Enumeramos algunos consejos,  que pueden ayudan para evitar las náuseas:

1. Come poco y a menudo, cada dos o tres horas, aunque no tengas hambre y antes de que empiecen las náuseas. Las galletas saladas secas, pan tostado o bizcocho son buenos tentempiés.

2. Evita las comidas que contengan mucha grasa, pues hace que la evacuación intestinal sea más lenta y provoca pesadez, lo que induce el vómito.

3. Bebe mucho líquido, entre 10 y 12 vasos de agua, zumo de fruta o infusiones. Evita el alcohol y la cafeína.
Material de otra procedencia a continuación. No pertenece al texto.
$ cat config.mk
export PLATFORM = sky130hd
export DESIGN_NAME = udpil_top
export DESIGN_NICKNAME = d
export VERILOG_FILES = /design/src/udpil_pkg.sv /design/src/udpil_sync.sv /design/src/udpil_queue.sv /design/src/udpil_top.sv
export VERILOG_INCLUDE_DIRS = /design/src /design/src/src
export SDC_FILE = /design/constraint.sdc
export NUM_CORES = 1
export LEC_CHECK = 0
export ABC_AREA = 1
export BUFFER_PORTS_ARGS = -buffer_cell sky130_fd_sc_hd__buf_2
export CORE_MARGIN = 5
export CORE_UTILIZATION = 45
export CTS_CLUSTER_DIAMETER = 40
export DETAILED_ROUTE_END_ITERATION = 8
export SYNTH_ARGS = -nofsm -noshare
export SYNTH_HDL_FRONTEND = slang
export SYNTH_SLANG_ARGS = --single-unit
$ cat constraint.sdc
create_clock -name mclk -period 4.6 [get_ports mclk]
set_input_delay 0.92 -clock mclk [delete_from_list [all_inputs] [get_ports mclk]]
set_output_delay 0.92 -clock mclk [all_outputs]
set_load 0.05 [all_outputs]
$ cat src/udpil_consts.svh
// Offsets, field positions, reset values and counts of the serial data-port and event logic.
// Definitions only; included by every file that decodes registers.
`ifndef UDPIL_CONSTS_SVH
`define UDPIL_CONSTS_SVH

// ==========================================================
// Register indices (byte address is four times the index)
`define UDPIL_IDX_DATA 4'h0
`define UDPIL_IDX_IER 4'h1
`define UDPIL_IDX_EIR 4'h2
`define UDPIL_IDX_LSR 4'h5
`define UDPIL_IDX_MSR 4'h6
`define UDPIL_IDX_EXT 4'h8

// ==========================================================
// Queue control fields
`define UDPIL_QC_EN 0
`define UDPIL_QC_RXRST 1
`define UDPIL_QC_TXRST 2
`define UDPIL_QC_TXTH_LO 4
`define UDPIL_QC_RXTH_LO 6
// Receive thresholds for codes 00..11
`define UDPIL_RXTH_0 1
`define UDPIL_RXTH_1 4
`define UDPIL_RXTH_2 8
`define UDPIL_RXTH_3 14
// Transmit thresholds for codes 00..11
`define UDPIL_TXTH_0 1
`define UDPIL_TXTH_1 3
`define UDPIL_TXTH_2 9
`define UDPIL_TXTH_3 13

// ==========================================================
// Interrupt enable fields and masks
`define UDPIL_IE_RX 0
`define UDPIL_IE_TX 1
`define UDPIL_IE_LINE 2
`define UDPIL_IE_MODEM 3
`define UDPIL_IER_LEGACY_MASK 8'h0F
`define UDPIL_IER_EXT_MASK 8'h2F
`define UDPIL_IER_RESET 8'h00

// ==========================================================
// Legacy identification codes
`define UDPIL_ID_NONE 4'h1
`define UDPIL_ID_LINE 4'h6
`define UDPIL_ID_RXLVL 4'h4
`define UDPIL_ID_RXTO 4'hC
`define UDPIL_ID_TXLOW 4'h2
`define UDPIL_ID_MODEM 4'h0

// ==========================================================
// Timing and bus answers
`define UDPIL_TIMEOUT_CHARS 3'h4
`define UDPIL_RESP_OKAY 2'h0
`define UDPIL_RESP_SLVERR 2'h2

`endif

$ cat src/udpil_pkg.sv
// Types shared by the serial data-port and event logic.
// No assumptions on surroundings.
package udpil_pkg;
  typedef logic [7:0] udpil_byte_t;
  typedef logic [1:0] udpil_resp_t;
  typedef logic [5:0] udpil_addr_t;
endpackage

$ cat src/udpil_sync.sv
// Two-flop synchroniser for a group of asynchronous levels.
// Assumes the inputs change slowly compared with mclk.
`timescale 1ns/1ns
module udpil_sync #(
  parameter int WIDTH = 4,
  parameter logic [WIDTH-1:0] INIT = '1
) (
  // Clock and reset
  input wire logic mclk,
  input wire logic rst,
  // Levels
  input wire logic [WIDTH-1:0] d,
  output logic [WIDTH-1:0] q
);
  logic [WIDTH-1:0] meta_reg;

  always_ff @(posedge mclk or posedge rst) begin
    if (rst) begin
      meta_reg <= INIT;
      q <= INIT;
    end else begin
      meta_reg <= d;
      q <= meta_reg;
    end
  end
endmodule

$ cat src/udpil_queue.sv
// Word queue of WIDTH bits with level count; head word is read without popping.
// Assumes the owner never pushes when full nor pops when empty.
`timescale 1ns/1ns
module udpil_queue #(
  parameter int WIDTH = 8,
  parameter int DEPTH = 16,
  parameter int CW = $clog2(DEPTH) + 1
) (
  // Clock and reset
  input wire logic mclk,
  input wire logic rst,
  // Control
  input wire logic clear,
  input wire logic push,
  input wire logic [WIDTH-1:0] pushData,
  input wire logic pop,
  // State
  output logic [WIDTH-1:0] head,
  output logic [CW-1:0] count,
  output logic empty,
  output logic full
);
  localparam int AW = $clog2(DEPTH);
  logic [WIDTH-1:0] mem [DEPTH];
  logic [AW-1:0] wrPtr_reg;
  logic [AW-1:0] rdPtr_reg;

  assign head = mem[rdPtr_reg];
  assign empty = (count == '0);
  assign full = (count == CW'(DEPTH));

  always_ff @(posedge mclk) begin
    if (push) begin
      mem[wrPtr_reg] <= pushData;
    end
  end

  always_ff @(posedge mclk or posedge rst) begin
    if (rst) begin
      wrPtr_reg <= '0;
      rdPtr_reg <= '0;
      count <= '0;
    end else if (clear) begin
      wrPtr_reg <= '0;
      rdPtr_reg <= '0;
      count <= '0;
    end else begin
      if (push) begin
        wrPtr_reg <= wrPtr_reg + 1'b1;
      end
      if (pop) begin
        rdPtr_reg <= rdPtr_reg + 1'b1;
      end
      count <= count + CW'(push) - CW'(pop);
    end
  end
endmodule

$ cat src/udpil_top.sv
// Data ports, interrupt enables and event identification of a serial controller.
// Assumes receiver, transmitter and character tick on mclk; modem pins are asynchronous.
//
// The implementer's own choices: the AXI4-Lite register port and the address map.
`timescale 1ns/1ns
`include "udpil_consts.svh"
module udpil_top #(
  parameter int DEPTH = 16
) (
  // Clock and reset
  input wire logic mclk,
  input wire logic rst,
  // AXI4-Lite write
  input wire udpil_pkg::udpil_addr_t awaddr,
  input wire logic awvalid,
  output logic awready,
  input wire logic [31:0] wdata,
  input wire logic [3:0] wstrb,
  input wire logic wvalid,
  output logic wready,
  output udpil_pkg::udpil_resp_t bresp,
  output logic bvalid,
  input wire logic bready,
  // AXI4-Lite read
  input wire udpil_pkg::udpil_addr_t araddr,
  input wire logic arvalid,
  output logic arready,
  output logic [31:0] rdata,
  output udpil_pkg::udpil_resp_t rresp,
  output logic rvalid,
  input wire logic rready,
  // Receiver side
  input wire logic rxValid,
  input wire udpil_pkg::udpil_byte_t rxData,
  input wire logic rxParityErr,
  input wire logic rxFrameErr,
  input wire logic rxBreak,
  input wire logic charTick,
  // Transmitter side
  output logic txValid,
  output udpil_pkg::udpil_byte_t txData,
  input wire logic txReady,
  input wire logic txIdle,
  // Modem pins, active low
  input wire logic ctsN,
  input wire logic dsrN,
  input wire logic dcdN,
  input wire logic riN,
  // Interrupt
  output logic irq
);
  import udpil_pkg::*;

  localparam int CW = $clog2(DEPTH) + 1;

  // ==========================================================
  // State
  logic fifoEn_reg;
  logic [1:0] rxTh_reg;
  logic [1:0] txTh_reg;
  logic extMode_reg;
  udpil_byte_t ier_reg;
  logic [3:0] lsrErr_reg;
  logic [3:0] msrDelta_reg;
  logic [3:0] modemPrev_reg;
  logic timeout_reg;
  logic [2:0] idle_reg;
  logic txLow_reg;
  logic txEmptyPrev_reg;

  // ==========================================================
  // Bus decode
  wire [3:0] wrIdx = awaddr[5:2];
  wire [3:0] rdIdx = araddr[5:2];
  wire wrFire = awvalid & awready & wvalid & wready;
  wire rdFire = arvalid & arready;
  wire wrLow = wrFire & wstrb[0];
  wire wrData = wrLow & (wrIdx == `UDPIL_IDX_DATA);
  wire wrIer = wrLow & (wrIdx == `UDPIL_IDX_IER);
  wire wrQc = wrLow & (wrIdx == `UDPIL_IDX_EIR);
  wire wrExt = wrLow & (wrIdx == `UDPIL_IDX_EXT);
  wire rdData = rdFire & (rdIdx == `UDPIL_IDX_DATA);
  wire rdEir = rdFire & (rdIdx == `UDPIL_IDX_EIR);
  wire rdLsr = rdFire & (rdIdx == `UDPIL_IDX_LSR);
  wire rdMsr = rdFire & (rdIdx == `UDPIL_IDX_MSR);
  wire wrMapped = (wrIdx <= `UDPIL_IDX_MSR) && (wrIdx != 4'h3) && (wrIdx != 4'h4)
                  || (wrIdx == `UDPIL_IDX_EXT);
  wire rdMapped = (rdIdx <= `UDPIL_IDX_MSR) && (rdIdx != 4'h3) && (rdIdx != 4'h4)
                  || (rdIdx == `UDPIL_IDX_EXT);

  // ==========================================================
  // Queues
  logic [10:0] rxHead;
  logic [CW-1:0] rxCount;
  logic rxEmpty;
  logic rxFull;
  udpil_byte_t txHead;
  logic [CW-1:0] txCount;
  logic txEmpty;
  logic txFull;

  wire qcEnNew = wdata[`UDPIL_QC_EN];
  // Toggling the enable flushes both queues
  wire qcFlip = wrQc & (qcEnNew != fifoEn_reg);
  wire rxClear = qcFlip | (wrQc & wdata[`UDPIL_QC_RXRST]);
  wire txClear = qcFlip | (wrQc & wdata[`UDPIL_QC_TXRST]);
  // Without queues a single holding byte is all there is
  wire rxRoom = fifoEn_reg ? !rxFull : rxEmpty;
  wire txRoom = fifoEn_reg ? !txFull : txEmpty;
  wire rxPush = rxValid & rxRoom;
  wire rxOverrun = rxValid & !rxRoom;
  wire rxPop = rdData & !rxEmpty;
  wire txPush = wrData & txRoom;
  wire txPop = !txEmpty & (!txValid | txReady);

  udpil_queue #(.WIDTH(11), .DEPTH(DEPTH)) rxQueue (
    .mclk(mclk),
    .rst(rst),
    .clear(rxClear),
    .push(rxPush),
    .pushData({rxBreak, rxFrameErr, rxParityErr, rxData}),
    .pop(rxPop),
    .head(rxHead),
    .count(rxCount),
    .empty(rxEmpty),
    .full(rxFull)
  );

  udpil_queue #(.WIDTH(8), .DEPTH(DEPTH)) txQueue (
    .mclk(mclk),
    .rst(rst),
    .clear(txClear),
    .push(txPush),
    .pushData(wdata[7:0]),
    .pop(txPop),
    .head(txHead),
    .count(txCount),
    .empty(txEmpty),
    .full(txFull)
  );

  // ==========================================================
  // Modem pins
  logic [3:0] modemSync;
  udpil_sync #(.WIDTH(4), .INIT(4'hF)) modemSyncer (
    .mclk(mclk),
    .rst(rst),
    .d({dcdN, riN, dsrN, ctsN}),
    .q(modemSync)
  );
  wire [3:0] modemChg = modemSync ^ modemPrev_reg;
  // Ring counts only its trailing edge
  wire [3:0] modemSet = {modemChg[3], modemChg[2] & modemSync[2], modemChg[1:0]};

  // ==========================================================
  // Events
  wire [CW-1:0] rxThVal = (rxTh_reg == 2'h0) ? CW'(`UDPIL_RXTH_0) :
                          (rxTh_reg == 2'h1) ? CW'(`UDPIL_RXTH_1) :
                          (rxTh_reg == 2'h2) ? CW'(`UDPIL_RXTH_2) : CW'(`UDPIL_RXTH_3);
  wire [CW-1:0] txThVal = (txTh_reg == 2'h0) ? CW'(`UDPIL_TXTH_0) :
                          (txTh_reg == 2'h1) ? CW'(`UDPIL_TXTH_1) :
                          (txTh_reg == 2'h2) ? CW'(`UDPIL_TXTH_2) : CW'(`UDPIL_TXTH_3);
  wire rxLevel = fifoEn_reg ? (rxCount >= rxThVal) : !rxEmpty;
  wire toSet = fifoEn_reg & !rxEmpty & charTick
               & (idle_reg == `UDPIL_TIMEOUT_CHARS - 3'h1);
  wire txLowLevel = fifoEn_reg ? (txCount < txThVal) : txEmpty;
  wire txAllEmpty = txEmpty & !txValid & txIdle;
  wire lineEvt = |lsrErr_reg;
  wire modemEvt = |msrDelta_reg;
  wire [3:0] errSet = {rxPush & rxBreak, rxPush & rxFrameErr, rxPush & rxParityErr, rxOverrun};

  // ==========================================================
  // Identification
  wire pendLine = lineEvt & ier_reg[`UDPIL_IE_LINE];
  wire pendRx = rxLevel & ier_reg[`UDPIL_IE_RX];
  wire pendTo = timeout_reg & ier_reg[`UDPIL_IE_RX];
  wire pendTx = txLow_reg & ier_reg[`UDPIL_IE_TX];
  wire pendMs = modemEvt & ier_reg[`UDPIL_IE_MODEM];
  wire [3:0] legacyCode = pendLine ? `UDPIL_ID_LINE :
                          pendRx ? `UDPIL_ID_RXLVL :
                          (pendTo & fifoEn_reg) ? `UDPIL_ID_RXTO :
                          pendTx ? `UDPIL_ID_TXLOW :
                          pendMs ? `UDPIL_ID_MODEM : `UDPIL_ID_NONE;
  wire [7:0] legacyEir = {fifoEn_reg, fifoEn_reg, 2'h0, legacyCode};
  wire [7:0] extEir = {2'h0, txAllEmpty, 1'b0, modemEvt, lineEvt, txLowLevel,
                       rxLevel | timeout_reg};
  wire [7:0] eirVal = extMode_reg ? extEir : legacyEir;
  wire txLowTop = !extMode_reg & (legacyCode == `UDPIL_ID_TXLOW);
  wire irqNext = extMode_reg ? |(extEir & ier_reg) : !legacyCode[0];
  wire [7:0] ierMask = extMode_reg ? `UDPIL_IER_EXT_MASK : `UDPIL_IER_LEGACY_MASK;

  // ==========================================================
  // Read data
  wire [7:0] lsrVal = {1'b0, txAllEmpty, txEmpty, lsrErr_reg, !rxEmpty};
  wire [7:0] msrVal = {~modemSync, msrDelta_reg};
  wire [7:0] rdByte = (rdIdx == `UDPIL_IDX_DATA) ? rxHead[7:0] :
                      (rdIdx == `UDPIL_IDX_IER) ? ier_reg :
                      (rdIdx == `UDPIL_IDX_EIR) ? eirVal :
                      (rdIdx == `UDPIL_IDX_LSR) ? lsrVal :
                      (rdIdx == `UDPIL_IDX_MSR) ? msrVal :
                      (rdIdx == `UDPIL_IDX_EXT) ? {7'h0, extMode_reg} : 8'h00;

  // ==========================================================
  // Bus handshakes
  always_ff @(posedge mclk or posedge rst) begin
    if (rst) begin
      awready <= 1'b0;
      wready <= 1'b0;
      bvalid <= 1'b0;
      bresp <= `UDPIL_RESP_OKAY;
    end else begin
      // Both channels are taken together so a write is never half done
      awready <= awvalid & wvalid & !awready & !bvalid;
      wready <= awvalid & wvalid & !awready & !bvalid;
      if (wrFire) begin
        bvalid <= 1'b1;
        bresp <= wrMapped ? `UDPIL_RESP_OKAY : `UDPIL_RESP_SLVERR;
      end else if (bready) begin
        bvalid <= 1'b0;
      end
    end
  end

  always_ff @(posedge mclk or posedge rst) begin
    if (rst) begin
      arready <= 1'b0;
      rvalid <= 1'b0;
      rdata <= 32'h0000_0000;
      rresp <= `UDPIL_RESP_OKAY;
    end else begin
      arready <= arvalid & !arready & !rvalid;
      if (rdFire) begin
        rvalid <= 1'b1;
        rdata <= {24'h00_0000, rdByte};
        rresp <= rdMapped ? `UDPIL_RESP_OKAY : `UDPIL_RESP_SLVERR;
      end else if (rready) begin
        rvalid <= 1'b0;
      end
    end
  end

  // ==========================================================
  // Control registers
  always_ff @(posedge mclk or posedge rst) begin
    if (rst) begin
      fifoEn_reg <= 1'b0;
      rxTh_reg <= 2'h0;
      txTh_reg <= 2'h0;
      extMode_reg <= 1'b0;
      ier_reg <= `UDPIL_IER_RESET;
    end else begin
      if (wrQc) begin
        fifoEn_reg <= qcEnNew;
        rxTh_reg <= wdata[`UDPIL_QC_RXTH_LO +: 2];
        txTh_reg <= wdata[`UDPIL_QC_TXTH_LO +: 2];
      end
      if (wrExt) begin
        extMode_reg <= wdata[0];
      end
      if (wrIer) begin
        ier_reg <= wdata[7:0] & ierMask;
      end else if (!extMode_reg) begin
        ier_reg <= ier_reg & `UDPIL_IER_LEGACY_MASK;
      end
    end
  end

  // ==========================================================
  // Event flags; a set always beats a clear in the same cycle
  always_ff @(posedge mclk or posedge rst) begin
    if (rst) begin
      lsrErr_reg <= 4'h0;
      msrDelta_reg <= 4'h0;
      modemPrev_reg <= 4'hF;
      timeout_reg <= 1'b0;
      idle_reg <= 3'h0;
      txLow_reg <= 1'b0;
      txEmptyPrev_reg <= 1'b1;
    end else begin
      lsrErr_reg <= errSet | (lsrErr_reg & {4{!rdLsr}});
      msrDelta_reg <= modemSet | (msrDelta_reg & {4{!rdMsr}});
      modemPrev_reg <= modemSync;
      if (rxPush | rxPop | rxEmpty | !fifoEn_reg) begin
        idle_reg <= 3'h0;
      end else if (charTick && idle_reg != `UDPIL_TIMEOUT_CHARS) begin
        idle_reg <= idle_reg + 3'h1;
      end
      timeout_reg <= toSet | (timeout_reg & !rxPop & !rxClear);
      txEmptyPrev_reg <= txEmpty;
      txLow_reg <= (txEmpty & !txEmptyPrev_reg)
                   | (wrIer & wdata[`UDPIL_IE_TX] & txEmpty)
                   | (txLow_reg & !wrData & !(rdEir & txLowTop));
    end
  end

  // ==========================================================
  // Transmit output stage and interrupt
  always_ff @(posedge mclk or posedge rst) begin
    if (rst) begin
      txValid <= 1'b0;
      txData <= 8'h00;
      irq <= 1'b0;
    end else begin
      if (txClear) begin
        txValid <= 1'b0;
      end else if (txPop) begin
        txValid <= 1'b1;
        txData <= txHead;
      end else if (txReady) begin
        txValid <= 1'b0;
      end
      irq <= irqNext;
    end
  end
endmodule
4. La infusión de jengibre fresco rallado (menos de una cucharadita en polvo por taza de agua), tomada en pequeñas cantidades durante el día combate las náuseas y el mareo. La infusión de menta también es efectiva.

5. Descansa varias veces al día, tumbada con una almohada bajo la cabeza y las piernas.

6. Si los mareos son matutinos, come un poco al despertarte, sin salir de la cama. Pide a tu pareja que te prepare algo o déjate un tentempié la noche anterior en la mesita. No te levantes enseguida.

7. Muévete despacio y evita los movimientos bruscos. Después de comer siéntate de manera que la gravedad te ayude a mantener la comida en el estómago.

8. Evita los olores que te produzcan rechazo, te hagan sentir mareada o vomitar.

9. No te laves los dientes inmediatamente después de comer porque puede ocasionar vómitos.

10. Toma algo de aire fresco y da un pequeño paseo cada día. Si puedes, duerme con las ventanas un poco abiertas para que se renueve el aire.